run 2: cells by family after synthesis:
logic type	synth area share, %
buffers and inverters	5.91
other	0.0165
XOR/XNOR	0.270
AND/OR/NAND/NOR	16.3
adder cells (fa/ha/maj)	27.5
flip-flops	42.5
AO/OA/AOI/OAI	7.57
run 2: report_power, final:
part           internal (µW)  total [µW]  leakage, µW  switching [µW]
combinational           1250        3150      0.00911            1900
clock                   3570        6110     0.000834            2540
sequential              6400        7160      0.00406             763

—————

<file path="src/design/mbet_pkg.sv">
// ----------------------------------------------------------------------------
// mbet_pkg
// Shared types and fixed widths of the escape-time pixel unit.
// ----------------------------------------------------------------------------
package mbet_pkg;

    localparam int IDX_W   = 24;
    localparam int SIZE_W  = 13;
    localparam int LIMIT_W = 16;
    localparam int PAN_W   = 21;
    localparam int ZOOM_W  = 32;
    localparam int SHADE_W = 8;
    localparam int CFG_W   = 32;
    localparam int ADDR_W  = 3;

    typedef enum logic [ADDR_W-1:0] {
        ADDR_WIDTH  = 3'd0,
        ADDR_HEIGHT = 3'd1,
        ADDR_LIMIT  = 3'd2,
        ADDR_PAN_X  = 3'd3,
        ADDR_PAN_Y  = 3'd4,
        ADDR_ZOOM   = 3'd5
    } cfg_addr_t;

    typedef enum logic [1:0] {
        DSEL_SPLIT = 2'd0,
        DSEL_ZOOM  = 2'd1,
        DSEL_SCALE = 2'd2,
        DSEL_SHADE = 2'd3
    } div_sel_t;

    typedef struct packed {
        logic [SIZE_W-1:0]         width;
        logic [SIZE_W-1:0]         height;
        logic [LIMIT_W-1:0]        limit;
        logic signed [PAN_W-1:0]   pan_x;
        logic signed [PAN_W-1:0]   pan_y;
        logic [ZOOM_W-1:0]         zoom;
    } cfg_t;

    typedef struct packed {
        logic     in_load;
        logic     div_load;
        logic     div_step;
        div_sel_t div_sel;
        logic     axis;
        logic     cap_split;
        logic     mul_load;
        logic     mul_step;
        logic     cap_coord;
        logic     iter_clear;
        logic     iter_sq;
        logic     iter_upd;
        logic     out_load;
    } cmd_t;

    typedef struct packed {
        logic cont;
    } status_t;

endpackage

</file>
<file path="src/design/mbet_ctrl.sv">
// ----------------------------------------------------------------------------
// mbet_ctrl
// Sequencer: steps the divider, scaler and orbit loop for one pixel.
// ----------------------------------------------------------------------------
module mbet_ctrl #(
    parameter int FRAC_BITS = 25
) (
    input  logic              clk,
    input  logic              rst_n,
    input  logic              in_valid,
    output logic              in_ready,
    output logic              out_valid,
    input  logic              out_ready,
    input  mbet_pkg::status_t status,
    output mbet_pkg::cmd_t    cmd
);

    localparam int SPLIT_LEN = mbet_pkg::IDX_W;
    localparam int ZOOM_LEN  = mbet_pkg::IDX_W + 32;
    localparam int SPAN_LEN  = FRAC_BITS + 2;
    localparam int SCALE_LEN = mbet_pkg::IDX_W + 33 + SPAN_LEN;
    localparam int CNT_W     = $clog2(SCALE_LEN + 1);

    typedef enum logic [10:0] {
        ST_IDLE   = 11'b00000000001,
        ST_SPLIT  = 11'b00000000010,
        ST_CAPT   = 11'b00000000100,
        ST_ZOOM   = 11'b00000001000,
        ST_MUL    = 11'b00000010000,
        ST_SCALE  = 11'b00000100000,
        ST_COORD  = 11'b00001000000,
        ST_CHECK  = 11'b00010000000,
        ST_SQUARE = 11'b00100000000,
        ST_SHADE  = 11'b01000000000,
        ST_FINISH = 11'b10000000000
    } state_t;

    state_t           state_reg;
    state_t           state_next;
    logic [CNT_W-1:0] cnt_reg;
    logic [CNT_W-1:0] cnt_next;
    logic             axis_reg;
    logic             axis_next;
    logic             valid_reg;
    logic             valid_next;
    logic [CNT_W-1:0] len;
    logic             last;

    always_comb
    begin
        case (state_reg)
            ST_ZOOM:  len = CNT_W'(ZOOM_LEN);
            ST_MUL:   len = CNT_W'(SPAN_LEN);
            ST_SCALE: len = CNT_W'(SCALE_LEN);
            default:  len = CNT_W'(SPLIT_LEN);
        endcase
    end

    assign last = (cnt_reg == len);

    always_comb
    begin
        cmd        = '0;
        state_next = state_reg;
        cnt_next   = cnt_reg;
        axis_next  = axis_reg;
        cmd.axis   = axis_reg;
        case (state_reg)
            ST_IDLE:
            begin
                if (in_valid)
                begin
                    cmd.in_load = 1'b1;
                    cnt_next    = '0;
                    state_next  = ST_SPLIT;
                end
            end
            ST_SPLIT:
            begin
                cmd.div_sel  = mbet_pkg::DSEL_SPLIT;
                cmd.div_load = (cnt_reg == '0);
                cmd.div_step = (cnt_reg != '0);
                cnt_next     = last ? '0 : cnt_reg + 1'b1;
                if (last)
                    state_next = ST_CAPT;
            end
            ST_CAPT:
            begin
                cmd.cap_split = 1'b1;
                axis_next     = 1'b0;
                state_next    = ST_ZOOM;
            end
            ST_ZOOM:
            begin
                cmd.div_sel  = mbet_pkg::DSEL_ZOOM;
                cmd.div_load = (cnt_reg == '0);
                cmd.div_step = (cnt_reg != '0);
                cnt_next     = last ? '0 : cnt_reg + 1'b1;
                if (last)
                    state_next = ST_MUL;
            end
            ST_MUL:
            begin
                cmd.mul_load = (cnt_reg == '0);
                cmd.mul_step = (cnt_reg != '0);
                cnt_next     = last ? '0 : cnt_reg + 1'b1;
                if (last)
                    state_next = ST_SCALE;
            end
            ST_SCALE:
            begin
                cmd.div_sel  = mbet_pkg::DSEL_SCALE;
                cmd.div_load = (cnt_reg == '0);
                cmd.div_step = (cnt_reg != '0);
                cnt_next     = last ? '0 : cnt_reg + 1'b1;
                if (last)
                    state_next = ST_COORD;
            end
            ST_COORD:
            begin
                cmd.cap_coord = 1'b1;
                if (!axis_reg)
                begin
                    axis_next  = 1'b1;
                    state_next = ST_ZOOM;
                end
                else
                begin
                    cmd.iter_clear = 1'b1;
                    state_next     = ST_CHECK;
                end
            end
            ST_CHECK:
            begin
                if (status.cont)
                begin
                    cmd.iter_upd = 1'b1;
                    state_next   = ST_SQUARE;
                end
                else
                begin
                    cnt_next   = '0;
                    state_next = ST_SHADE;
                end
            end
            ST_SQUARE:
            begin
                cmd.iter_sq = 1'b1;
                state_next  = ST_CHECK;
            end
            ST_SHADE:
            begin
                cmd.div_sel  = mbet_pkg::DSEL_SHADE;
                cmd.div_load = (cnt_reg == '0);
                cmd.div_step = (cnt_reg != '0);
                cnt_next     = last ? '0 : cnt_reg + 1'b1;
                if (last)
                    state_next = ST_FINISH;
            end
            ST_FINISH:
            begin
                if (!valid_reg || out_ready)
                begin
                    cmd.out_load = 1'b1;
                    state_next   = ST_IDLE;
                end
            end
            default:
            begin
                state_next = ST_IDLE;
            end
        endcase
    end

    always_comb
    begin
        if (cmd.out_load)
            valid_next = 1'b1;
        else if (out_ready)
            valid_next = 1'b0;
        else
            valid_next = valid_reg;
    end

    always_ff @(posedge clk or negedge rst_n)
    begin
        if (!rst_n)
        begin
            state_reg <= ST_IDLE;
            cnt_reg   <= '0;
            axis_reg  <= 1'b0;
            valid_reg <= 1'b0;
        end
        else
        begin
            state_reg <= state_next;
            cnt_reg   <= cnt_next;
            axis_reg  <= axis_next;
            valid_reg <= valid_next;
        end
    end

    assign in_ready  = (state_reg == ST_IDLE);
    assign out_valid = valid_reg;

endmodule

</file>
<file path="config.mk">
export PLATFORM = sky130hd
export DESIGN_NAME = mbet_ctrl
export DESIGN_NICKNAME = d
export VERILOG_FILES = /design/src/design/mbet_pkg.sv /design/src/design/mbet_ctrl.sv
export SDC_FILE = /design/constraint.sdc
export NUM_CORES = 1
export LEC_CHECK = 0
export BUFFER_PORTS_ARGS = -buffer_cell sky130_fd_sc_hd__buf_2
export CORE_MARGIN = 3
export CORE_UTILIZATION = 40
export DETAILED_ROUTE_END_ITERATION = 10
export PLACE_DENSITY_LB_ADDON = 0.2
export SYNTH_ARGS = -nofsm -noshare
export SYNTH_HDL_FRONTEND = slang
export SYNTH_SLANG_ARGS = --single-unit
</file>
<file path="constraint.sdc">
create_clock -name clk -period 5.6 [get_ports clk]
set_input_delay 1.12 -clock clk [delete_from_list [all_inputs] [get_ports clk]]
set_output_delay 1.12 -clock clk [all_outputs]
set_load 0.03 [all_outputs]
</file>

—————

Aim of the exercise: Copy every line in the listing above where the string "cells" turns up.

Result of this exercise:
run 2: cells by family after synthesis:
adder cells (fa/ha/maj)	27.5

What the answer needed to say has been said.